The agency has claimed in its 2017 Global Citizenship Report that 24% of its U.S. workforce is racially and ethnically diverse, while 41% of senior positions worldwide are held by women with a goal of 50% by 2020.

HP Inc. issued a mandate to all its agencies, including Edelman, to set and reach D&I targets, but found mixed results. All agencies achieved their targets for gender, but many fell short on race.

Fleishman CEO John Saunders said the firm "will be transparent and cooperative on [the request]. But this is not just a numbers game. I want to make sure everybody who works in any of our companies feels that Fleishman is incredibly inclusive."

Golin said it would not be able to immediately disclose diversity data. However, agency co-CEO Matt Neale sent a statement calling the PRSA NY effort "helpful."

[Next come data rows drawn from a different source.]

==> src/rtl/cpqp_pkg.sv <==
package cpqp_pkg;

    localparam int HANDLE_W = 16;
    localparam int WORD_W = 64;
    localparam logic [HANDLE_W-1:0] BASE_RESET = 16'hB00;

    typedef enum logic [1:0] {
        OP_CREATE = 2'd0,
        OP_POST   = 2'd1,
        OP_REMOVE = 2'd2,
        OP_CLOSE  = 2'd3
    } opcode_t;

    typedef enum logic [1:0] {
        ST_OK         = 2'd0,
        ST_BAD_HANDLE = 2'd1,
        ST_EMPTY      = 2'd2,
        ST_NO_PORT    = 2'd3
    } status_t;

    typedef enum logic [1:0] {
        S_IDLE,
        S_EXEC,
        S_FETCH,
        S_EMIT
    } state_t;

    typedef struct packed {
        opcode_t             opcode;
        logic [HANDLE_W-1:0] handle;
        logic [WORD_W-1:0]   key_word;
        logic [WORD_W-1:0]   ctx_word;
        logic [WORD_W-1:0]   stat_word;
        logic [WORD_W-1:0]   information;
    } in_item_t;

    typedef struct packed {
        status_t             result_status;
        logic [HANDLE_W-1:0] new_handle;
        logic [WORD_W-1:0]   out_key;
        logic [WORD_W-1:0]   out_context;
        logic [WORD_W-1:0]   out_status;
        logic [WORD_W-1:0]   out_information;
        logic                overflow_dropped;
    } out_item_t;

    typedef struct packed {
        logic [WORD_W-1:0] pkt_key;
        logic [WORD_W-1:0] pkt_ctx;
        logic [WORD_W-1:0] pkt_status;
        logic [WORD_W-1:0] pkt_info;
    } packet_t;

    typedef struct packed {
        logic rd_en;
        logic wr_en;
        logic set_active;
        logic clr_active;
    } tbl_ctl_t;

endpackage

==> src/rtl/cpqp_port_table.sv <==
module cpqp_port_table
    import cpqp_pkg::*;
#(
    parameter int PORT_COUNT = 8,
    parameter int IDX_W = 3,
    parameter int PTR_W = 4,
    parameter int FILL_W = 5
) (
    input  logic              clk,
    input  logic              rst_n,
    input  tbl_ctl_t          ctl,
    input  logic [IDX_W-1:0]  rd_idx,
    input  logic [IDX_W-1:0]  wr_idx,
    input  logic [PTR_W-1:0]  wr_wp,
    input  logic [PTR_W-1:0]  wr_rp,
    input  logic [FILL_W-1:0] wr_fill,
    output logic [PTR_W-1:0]  rd_wp,
    output logic [PTR_W-1:0]  rd_rp,
    output logic [FILL_W-1:0] rd_fill,
    input  logic [IDX_W-1:0]  look_idx,
    output logic              look_active,
    output logic              free_found,
    output logic [IDX_W-1:0]  free_idx
);

    localparam int ENT_W = 2 * PTR_W + FILL_W;

    logic [ENT_W-1:0]      ptr_mem [PORT_COUNT];
    logic [ENT_W-1:0]      rd_data_reg;
    logic [PORT_COUNT-1:0] active_reg;
    logic [PORT_COUNT-1:0] active_next;

    always_ff @(posedge clk)
    begin
        if (ctl.wr_en)
        begin
            ptr_mem[wr_idx] <= {wr_wp, wr_rp, wr_fill};
        end
        if (ctl.rd_en)
        begin
            rd_data_reg <= ptr_mem[rd_idx];
        end
    end

    assign rd_wp   = rd_data_reg[ENT_W-1 -: PTR_W];
    assign rd_rp   = rd_data_reg[FILL_W +: PTR_W];
    assign rd_fill = rd_data_reg[FILL_W-1:0];

    always_comb
    begin
        active_next = active_reg;
        if (ctl.set_active)
        begin
            active_next[wr_idx] = 1'b1;
        end
        if (ctl.clr_active)
        begin
            active_next[wr_idx] = 1'b0;
        end
    end

    always_ff @(posedge clk or negedge rst_n)
    begin
        if (!rst_n)
        begin
            active_reg <= '0;
        end
        else
        begin
            active_reg <= active_next;
        end
    end

    assign look_active = active_reg[look_idx];

    // lowest free port wins
    always_comb
    begin
        free_found = 1'b0;
        free_idx   = '0;
        for (int i = PORT_COUNT - 1; i >= 0; i--)
        begin
            if (!active_reg[i])
            begin
                free_found = 1'b1;
                free_idx   = IDX_W'(i);
            end
        end
    end

endmodule

==> config.mk <==
export PLATFORM = sky130hd
export DESIGN_NAME = cpqp_port_table
export DESIGN_NICKNAME = d
export VERILOG_FILES = /design/src/rtl/cpqp_pkg.sv /design/src/rtl/cpqp_port_table.sv
export SDC_FILE = /design/constraint.sdc
export NUM_CORES = 1
export LEC_CHECK = 0
export BUFFER_PORTS_ARGS = -buffer_cell sky130_fd_sc_hd__buf_4
export CAP_MARGIN = 30
export CORE_MARGIN = 5
export CORE_UTILIZATION = 45
export DETAILED_ROUTE_END_ITERATION = 7
export SLEW_MARGIN = 20
export SYNTH_ARGS = -nofsm -noshare
export SYNTH_HDL_FRONTEND = slang
export SYNTH_SLANG_ARGS = --single-unit
export TNS_END_PERCENT = 50
==> constraint.sdc <==
create_clock -name clk -period 1.6 [get_ports clk]
set_input_delay 0.24 -clock clk [delete_from_list [all_inputs] [get_ports clk]]
set_output_delay 0.24 -clock clk [all_outputs]
set_load 0.01 [all_outputs]
## Word-level counts from Yosys, hierarchy flattened

Memory sizes are Yosys's and may differ from the RTL's. A register that Yosys moved wholly into a read port is not among the register bits.
Index checks and enable logic that the tools add are counted.

- Register bits: 8
- RAM bits: 104
- Input port bits: 28
- Output and inout bits: 18
- Word-level logic and storage cells: 33
- Memories: 1

- $lt $le $gt $ge: 3
- Muxes and demuxes: 24
- Bitwise gates (word level): 3
- Reductions and logical operators: 1

Memory list:

| name | depth | bits a word | read ports | clocked after Yosys merged registers in | wr ports | line | source |
|---|---|---|---|---|---|---|---|
| ptr_mem | 8 | 13 | 1 | 1 | 1 | cpqp_port_table.sv:28 | `logic [ENT_W-1:0] ptr_mem [PORT_COUNT];` |

Operators with widths:

| operator | count |
|---|---|
| 3-bit 2-to-1 mux | 8 |
| 8-bit 2-to-1 mux | 2 |
| 1-bit 2-to-1 mux | 12 |
| 8-bit bitwise AND | 1 |
| 3-bit by 4-bit less-than comparator with 1-bit output (second input constant) | 2 |
| 8-bit NOT | 1 |
| 8-bit bitwise OR | 1 |
| 1-bit binary-select mux with 3-bit select | 1 |
| 1-bit demux with 3-bit select | 1 |
| 3-bit by 1-bit greater-or-equal comparator with 1-bit output (second input constant) | 1 |
| 1-bit logical AND | 1 |

## Depth between registers and ports, before layout

Gate-level depths: netlist of the first run.

- Depth in word-level cells: 8
- Mapped depth: 4
- Gate-level depth less buffers: 3

## Worst setup path before layout of the first run

OpenSTA, ideal clock, no wires.

- Path type: input to register
- Start: input wr_idx[1]
- End: memory ptr_mem[2][0] in the netlist's numbering (enable)
- Library setup time: 0.400 ns
- Arrival: 1.573 ns
- Required time: 1.200 ns
- Setup slack: -0.372 ns
- Stages on the path: 3
- Path buffers: 1
- Cell sequence: clkbuf_1 -> nand2_1 -> nor3_1

RTL lines:

| what | line | source |
|---|---|---|
| start: declaration | cpqp_port_table.sv:13 | `input logic [IDX_W-1:0] wr_idx,` |
| end: declaration | cpqp_port_table.sv:28 |  |

Straight into the memory's write port.

## Worst setup path after layout of the first run

- Start: register active_reg[7]
- End: output look_active

- Longest elaborated chain between the ends: 2

Ends and longest elaborated chain:

| what | line | source |
|---|---|---|
| start: declaration | cpqp_port_table.sv:30 | `logic [PORT_COUNT-1:0] active_reg;` |
| start signal: assignment | cpqp_port_table.sv:70 | `active_reg <= active_next;` |
| 1-bit binary-select mux with 3-bit select | cpqp_port_table.sv:74 | `assign look_active = active_reg[look_idx];` |
| 1-bit 2-to-1 mux (not written as such) | cpqp_port_table.sv:74 |  |
| end: declaration | cpqp_port_table.sv:21 | `output logic look_active,` |

Every way passes these cells. The select of a mux whose other input is x is not followed.

==> results of run 1 <==
## report_power, final
part,leakage (nW),switching [mW],internal (mW)
combinational,0.850,0.322,0.400
clock,0.251,1.22,2.01
sequential,1.17,0.0480,3.75
total,2.27,1.59,6.15
## path summary, 6_finish.rpt
kind,start,end,slack [ps],cells past startpoint
setup / recovery,active_reg[7],look_active,-400,3
hold / removal,wr_idx[0],active_reg[5],30,2
setup reg to reg,ptr_mem[1][8],rd_data_reg[8],190,2
hold reg to reg,active_reg[0],active_reg[0],670,3
max in group asynchronous,rst_n,active_reg[3],1370,2
min in group asynchronous,rst_n,active_reg[6],100,2
## final cells by class
class | count | area (um2)
Multi-Input combinational cell | 88 | 1140
Inverter | 2 | 7.51
Clock inverter | 10 | 76.3
Sequential cell | 125 | 3710
Fill cell | 818 | 4490
Timing Repair Buffer | 84 | 757
Clock buffer | 20 | 425
Tap cell | 140 | 175
## repair_timing
item                                    in CTS  in global routing
endpoints found under the setup margin       5                  5
buffers inserted                             0                  1
pin swaps                                    2                  0
endpoints found under the hold margin      116                  0
hold buffers                                16                  0
gates cloned                                 0                  0
gates resized for setup                      5                  0
## metal layers
layer  up-vias  wire length (um)
li1       1157                 -
met1      1268              4080
met2        58              4660
met3         4               382
met4         0                51
met5         -                 0
## critical path, cell delays in order, from the launching register on
cell	delay [ps]
dfrtp_1	390
mux4_2	480
mux2_4	270
buf_6	120
## cell usage in the layout (no fill, tap or decap), drive strengths merged
| cell | n |
|---|---|
| a21oi | 6 |
| mux4 | 28 |
| clkbuf | 20 |
| buf | 68 |
| bufinv | 1 |
| clkinv | 8 |
| nor2b | 5 |
| dfrtp | 8 |
| edfxtp | 117 |
| nor2 | 7 |
| a41oi | 3 |
| clkinvlp | 1 |
| nor3 | 2 |
| nand2 | 5 |
| o21ai | 2 |
| nand3 | 1 |
| or3 | 1 |
| nand4 | 1 |
| inv | 2 |
| nand2b | 3 |
| dlygate4sd3 | 16 |
| mux2 | 14 |
| a31oi | 10 |
## metrics by stage
step                      power [mW]  setup slack (ps)   util  instances  setup TNS [ps]
after floorplan                 4.18              -357      -        225           -5250
after global placement          4.51             -24.4  0.520        422           -61.4
after detailed placement        4.53             -27.3  0.520        422            -144
after CTS                       7.83              -435  0.583        468           -1150
after global routing            8.08              -463  0.584        469           -1600
final                           7.74              -400  0.584        469           -1150
## kinds of logic (layout without fill, tap and decap cells)
family | count (synthesis) | after routing
buffers and inverters | 12 | 116
AOI/OAI and AO/OA | 21 | 21
and+or+nand+nor | 25 | 25
muxes | 42 | 42
DFF | 125 | 125
==> results.yml, run 1 <==
clock_network:
  clock_sinks: 125
  clk_pin_slew_worst_paths_ps: 50
  cts-root-buf: "clkbuf_8"
  htree_num_levels: 4
  clock_latency_ps: 500
  numCtsBuffers: 17
  cts_max_path_buffers: 2
  tritoncts: "yes"
final_layout:
  syn_to_final_growth_pct: 28.2
  largest_register_ffs: 104
  n_antenna_cell: 0
  fin_area_um2: 6300
  final_layout_size_suffix_gt1_frac: 0.347
  fin_nets: 346
yosys:
  synth_edf_count: 117
  ys_types: 21
  yosys.area_share.adder: 0
  synth_top_cell_by_area: "edfxtp_1"
  synth_compound_area_frac: 0.0262
  synth_commonest_cells: "117 x edfxtp_1, 24 x mux4_1, 14 x mux2_2"
  ys_ff_latch: 125
  synth_top_family_by_area: "multiplexers"
  synth.avg_cell_area_um2: 21.8
  synth_most_common_cell: "edfxtp_1"
  synth_xor_area_frac: 0
  synth-simple-area-share: 0.0250
  synth-async-reset-ratio: 0.0640
  mappedNetlistArea_um2: 4910
  synth_seq_area_share: 0.756
  synth_area_leaders: "edfxtp_1 72%, mux4_1 13%, dfrtp_1 4.1%, mux2_2 3.2%, mux4_2 1.8%"
  synthCells: 225
  yosysWarningCount: 0
  synth_top_area_share: 0.715
  synth-main-ff-cell: "edfxtp_1"
  muxShareOfSynthArea: 0.179
  synth_nets: 253
grt:
  top_usage_layer: "met2"
  grt_overflow_total: 0
  antenna_found_initial: 0
  grt_max_degree: 17
  met3_usage: 0.0544
  grtUsageTotal: 0.154
  gr-usage-met2: 0.245
  grt_pass1_vias: 2681
  grt_pass1_wl_mm: 14.6
  gr-usage-met1: 0.200
detailed_routing:
  drt-initial-drc-count: 193
  drt-total-wl_mm: 9.17
  num_vias: 2487
  drtAntennaViolNets: 0
  drc: 0
  vias_per_cell: 5.30
  wl_per_cell_um: 19.6
  firstDrtPassIters: 4
timing:
  max_slew.worst_pin.slew_ps: 293
  rsz0062_at_grt: "yes"
  maxSlewHeadroom: 0.804
  worst_slack_ps: -400
  fmax_mhz: 500
  final.min_clock_period_ps: 2000
  final_hold_viol_count: 0
  holdWs_ps: 32.1
  finalCritPeriodShare: 1.25
  maxSlewViolCount: 0
  fin_skew_ps: 4.74
  finalSetupViolCount: 5
min_path:
  hold_path_class: "in2reg"
die:
  fp-row-count: 38
  die-area_um2: 13100
  io_pins: 46
  die_h_um: 114
  initial_utilization: 0.455
  die_x_um: 114
  coreArea_um2: 10800
setup_path:
  worstPathRequired_ps: 1360
  crit_path_start_kind: "register"
  cp.arrival_ps: 1760
  cp-end-kind: "primary output"
  crit_path_max_fanout: 2
  crit_type: "reg2out"
outcome:
  failed_checks: "setup timing"
  status: "complete, but fails checks"
power_and_ir_drop:
  power_leakage_nw: 2.27
  powerDensity_nw_per_um2: 1230
  vdd_ir_drop_max_mv: 0.704
flow_run:
  drv_cap: 0
place:
  post_dp_cell_area_um2: 5610
  io_buffers: 45
  dp_hpwl_mm: 5.63
  place.gp.congestion: 0.772
No activity file was read; power rests on OpenSTA's default activity.
==> inputs of run 2 (changes only) <==
--- a/config.mk
+++ b/config.mk
@@ -7,9 +7,10 @@
 export LEC_CHECK = 0
 export BUFFER_PORTS_ARGS = -buffer_cell sky130_fd_sc_hd__buf_4
 export CAP_MARGIN = 30
-export CORE_MARGIN = 5
-export CORE_UTILIZATION = 45
+export CORE_MARGIN = 8
+export CORE_UTILIZATION = 58
 export DETAILED_ROUTE_END_ITERATION = 7
+export PLACE_DENSITY = 0.78
 export SLEW_MARGIN = 20
 export SYNTH_ARGS = -nofsm -noshare
 export SYNTH_HDL_FRONTEND = slang
==> run 2 against run 1 <==
The flow still finishes with violations (setup timing). Largest cell class unchanged. Clock power is 21% higher. Die area decreased by 11%. Critical endpoint unchanged. Critical path type unchanged. Clock skew grew 3.0 ps. Cell count fell by 7.5%.
==> results.yml, run 2 (synthesis results as in run 1) <==
detailed_routing:
  drc: 0
  num_vias: 2518
  firstDrtPassIters: 4
  wl_per_cell_um: 22.8
  drt-initial-drc-count: 193
  drt-total-wl_mm: 9.88
  vias_per_cell: 5.80
  drtAntennaViolNets: 0
power_and_ir_drop:
  power_leakage_nw: 2.31
  p_sw_mw: 1.77
  combPwrFrac: 0.087
  p_int_mw: 6.67
  p_seq_frac: 0.450
  switching_share: 0.210
  power_mw: 8.45
  vdd_ir_drop_max_mv: 0.927
  clockPowerShare: 0.463
  powerDensity_nw_per_um2: 1320
timing:
  fin_skew_ps: 7.74
  holdWs_ps: 35.7
  finalCritPeriodShare: 1.27
  maxSlewHeadroom: 0.785
  max_slew.worst_pin.slew_ps: 322
  finalSetupViolCount: 5
  fmax_mhz: 490
  maxSlewViolCount: 0
  tns_ps: -1450
  rsz0062_at_grt: "yes"
  final_hold_viol_count: 0
  final.min_clock_period_ps: 2040
  worst_slack_ps: -439
die:
  fp-row-count: 33
  die_x_um: 108
  io_pins: 46
  die_h_um: 108
  initial_utilization: 0.598
  die-area_um2: 11700
  coreArea_um2: 8220
place:
  io_buffers: 45
  place.gp.congestion: 0.849
  dp_hpwl_mm: 5.63
min_path:
  hold_path_class: "in2reg"
  hold_depth: 2
  min_to: "active_reg[5]"
  min_from: "wr_idx[2]"
setup_path:
  r2r_end: "rd_data_reg[2]"
  worstPathRequired_ps: 1360
  r2r_start: "ptr_mem[3][2]"
  worstPathCellList: "mux4_2 > mux2_4 > buf_6"
  cpPeakStageDelay_ps: 470
  cpMaxStageDelayCell: "mux4_2"
  crit_path_max_fanout: 2
  r2r_setup_slack_ps: 160
  worst-r2r-cell-count: 2
  cp-end-kind: "primary output"
  crit_type: "reg2out"
  crit_path_start_kind: "register"
  cp.arrival_ps: 1800
final_layout:
  final_cell_mix: "117 x edfxtp_1, 53 x buf_4, 24 x mux4_1"
  fillers: 413
  n_antenna_cell: 0
  largest_register_ffs: 104
  fin_nets: 345
  final_layout_size_suffix_gt1_frac: 0.353
  mostFrequentLayoutCell: "edfxtp_1"
  syn_to_final_growth_pct: 30.3
grt:
  grt_overflow_total: 0
  grt_pass1_wl_mm: 15.2
  grtUsageTotal: 0.181
  antenna_found_initial: 0
  grt_pass1_vias: 2712
  grt_max_degree: 27
clock_network:
  clock_latency_ps: 520
  htree_num_levels: 4
  numCtsBuffers: 17
  cts-root-buf: "clkbuf_8"
  tritoncts: "yes"
  clk_pin_slew_worst_paths_ps: 60
  clock_sinks: 125
  cts_max_path_buffers: 2
flow_run:
  drv_cap: 0
outcome:
  status: "complete, but fails checks"
  failed_checks: "setup timing"
==> run 2: how the worst max path moves through the flow <==
stage / from / end / slack (ps) / depth (start not counted)
after floorplan: wr_idx[1] / ptr_mem[0][0] / -360 / 3
after global placement: rd_idx[1] / rd_data_reg[11] / -20 / 4
after detailed placement: rd_idx[1] / rd_data_reg[9] / -40 / 4
after CTS: active_reg[6] / look_active / -460 / 3
after global routing: active_reg[6] / look_active / -480 / 3
final: active_reg[6] / look_active / -440 / 3
==> run 2: worst max-delay path: cells and delay by family, from the launching register on <==
kind | cells | cell delay (ps)
multiplexers | 2 | 750
flip-flops | 1 | 410
buffers and inverters | 1 | 120
==> run 2: through the flow <==
step / cells / worst slack (ps) / instance area, um2 / util
4_1_cts: 433 / -456 / 6390 / 0.777
6_report: 434 / -439 / 6400 / 0.779
5_1_grt: 434 / -485 / 6400 / 0.779
3_5_place_dp: 384 / -35.5 / 5590 / 0.680
2_1_floorplan: 225 / -357 / 4920 / -
3_3_place_gp: 384 / -24.3 / 5590 / 0.680
==> run 2: per-layer routing <==
layer / wire length, um / part of all wire / global-route usage / vias up
met5: 0 / 0 / 0 / -
met1: 3940 / 0.40 / 0.225 / 1272
met4: 68 / 0.0069 / 0.0644 / 0
li1: - / - / - / 1150
met3: 659 / 0.067 / 0.0631 / 6
met2: 5210 / 0.53 / 0.288 / 90
==> run 2: cell type report <==
cell class | count | area, um2 | share of cell area
clock inverters | 14 | 195 | 0.0305
repair buffers | 83 | 792 | 0.124
clock buffers | 17 | 414 | 0.0647
flip-flops and latches | 125 | 3710 | 0.580
inverters | 2 | 7.51 | 0.00117
well taps | 105 | 131 | 0.0205
multi-input cells | 88 | 1150 | 0.179
==> run 2: power by group through the flow <==
stage / sequential [mW] / combinational, mW / clock [mW]
after floorplan: 3.88 / 0.295 / 0
after CTS: 3.80 / 0.726 / 3.97
after global routing: 3.81 / 0.789 / 4.12
after global placement: 3.85 / 0.641 / 0
final: 3.80 / 0.732 / 3.91
after detailed placement: 3.86 / 0.663 / 0
==> run 2: repair_timing <==
item | in CTS | in global routing
buffers inserted | 0 | 1
hold buffers | 18 | 0
setup endpoints to repair | 5 | 6
resized for setup | 4 | 2
endpoints found under the hold margin | 117 | 0
pin swaps | 1 | 3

"We need to examine the detail and work through it with our agency, however we believe  more transparency is needed on this issue; whether that’s publishing data, sharing successful strategies, or simply the learnings when an initiative hasn’t worked out," the firm said in a statement. "Our industry: academia, agencies, and the corporate sector need to pull together to make a meaningful impact in 2018."

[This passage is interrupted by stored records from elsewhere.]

--- src/sv/rwps_isqrt.sv ---
module rwps_isqrt (
  input  logic                        clk,
  input  logic                        rst,
  input  logic                        start,
  input  logic [rwps_pkg::VAR_W-1:0]  value,
  output rwps_pkg::unit_stat_t        stat,
  output logic [rwps_pkg::ROOT_W-1:0] root
);

  localparam int VW = rwps_pkg::VAR_W;
  localparam int RW = rwps_pkg::ROOT_W;
  localparam int CNT_W = $clog2(RW + 1);

  logic [VW-1:0]    v;
  logic [RW+1:0]    rem;
  logic [RW-1:0]    root_r;
  logic [CNT_W-1:0] cnt;
  logic             busy;
  logic             done;

  logic [RW+1:0]    shifted;
  logic [RW+1:0]    trial;
  logic             ge;

  // Digit-by-digit square root: two radicand bits in, one root bit out per cycle.
  assign shifted = {rem[RW-1:0], v[VW-1:VW-2]};
  assign trial   = {root_r, 2'b01};
  assign ge      = shifted >= trial;

  always_ff @(posedge clk) begin
    if (rst) begin
      busy <= 1'b0;
      done <= 1'b0;
    end else begin
      done <= 1'b0;
      if (start && !busy) begin
        busy   <= 1'b1;
        v      <= value;
        rem    <= '0;
        root_r <= '0;
        cnt    <= CNT_W'(RW);
      end else if (busy) begin
        v      <= {v[VW-3:0], 2'b00};
        rem    <= ge ? shifted - trial : shifted;
        root_r <= {root_r[RW-2:0], ge};
        cnt    <= cnt - 1'b1;
        if (cnt == CNT_W'(1)) begin
          busy <= 1'b0;
          done <= 1'b1;
        end
      end
    end
  end

  assign stat.busy = busy;
  assign stat.done = done;
  assign root      = root_r;

endmodule
--- config.mk ---
export PLATFORM = sky130hd
export DESIGN_NAME = rwps_div
export DESIGN_NICKNAME = d
export VERILOG_FILES = /design/src/sv/rolling_window_price_stats_macros.svh /design/src/sv/rwps_pkg.sv /design/src/sv/rwps_div.sv
export SDC_FILE = /design/constraint.sdc
export NUM_CORES = 1
export LEC_CHECK = 0
export BUFFER_PORTS_ARGS = -buffer_cell sky130_fd_sc_hd__buf_2
export CELL_PAD_IN_SITES_DETAIL_PLACEMENT = 0
export CELL_PAD_IN_SITES_GLOBAL_PLACEMENT = 1
export CORE_ASPECT_RATIO = 2
export CORE_MARGIN = 4
export CORE_UTILIZATION = 34
export CTS_CLUSTER_DIAMETER = 120
export DETAILED_ROUTE_END_ITERATION = 7
export PLACE_DENSITY = 0.82
export SYNTH_ARGS = -nofsm -noshare
export SYNTH_HDL_FRONTEND = slang
export SYNTH_SLANG_ARGS = --single-unit
--- constraint.sdc ---
create_clock -name clk -period 5.51 [get_ports clk]
set_clock_uncertainty 0.1 [all_clocks]
set_input_delay 0.8265 -clock clk [delete_from_list [all_inputs] [get_ports clk]]
set_output_delay 0.8265 -clock clk [all_outputs]
set_load 0.03 [all_outputs]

Weber Shandwick said it is "reviewing" the PRSA chapter’s request and the firm "commends" it.

"We will continue to support the PRSA, the PRSA Foundation, and other industry organizations nationally and on a local level as part of our shared mission to foster diversity and inclusion, as we have for many years," the firm said.

MSLGroup said it has been following the diversity and inclusion effort by PRSA New York and that it broadly supports the push. "We look forward to hearing more and engaging with those in the industry who are also thinking about this issue as we evolve our diversity and inclusion programs going forward," MSL said. Asked if it would disclose its data on ethnicity and gender, a spokesperson said, "The statement stands on its own."

Ketchum previously released a statement saying it supports D&I initiatives broadly, but wanted to learn more about the specific request PRSA-NY was making.

Cohn & Wolfe, Burson-Marsteller, Hill+Knowlton Strategies, and Ogilvy didn’t respond to numerous requests for comment. Brunswick Group declined to comment.

In its call to action issued this week, PRSA NY said the demand for greater transparency was made in response to Edelman CEO Richard Edelman’s call to action for an industry-wide set of ethics standards called the "PR Compact," as we as the PR industry’s persistent lack of diversity.

Sharon Fenster, president-elect of the chapter, said she does not want agencies to think the organization wants to put them in a position where they could lose business.

"They have a valid concern about what the industry is going to think of them," Fenster said. "The problem is people think there are punitive damages involved, that clients and peers will think badly of them. It’s just the opposite: by showing transparency, you’re taking a first step, a forward step."

Finn Partners volunteered its own diversity and inclusion stats. Senior partner Helen Shelton said 12% of its employees come from minority backgrounds. That number has been as high as 19%, but recent acquisitions have affected the figure. Shelton added its HR department audits its staff and new hires on a semi-annual basis and reports the results to principal Peter Finn.

"It’s not a numbers game," said Shelton, who oversees the firm’s diversity program. "If some in the industry choose not to be transparent and opt out of sharing their data, I would not judge them, but it would definitely send a message that either they don't value diversity or have other priorities."

PRSA national chair Jane Dvorak said via email that she spoke with Fenster and the national office and New York chapter are looking forward to addressing the issue next year.

"PRSA is committed to working jointly to advance the diversity and inclusion challenges facing our industry and all businesses. Top PR professionals from around the country met in October to brainstorm ways that PRSA can address this important topic," Dvorak said. "This framework does not include asking for demographic information from agencies, but rather working collaboratively to address strategies and tactics to move diversity initiatives forward."

This story was updated to include quotes from Dvorak.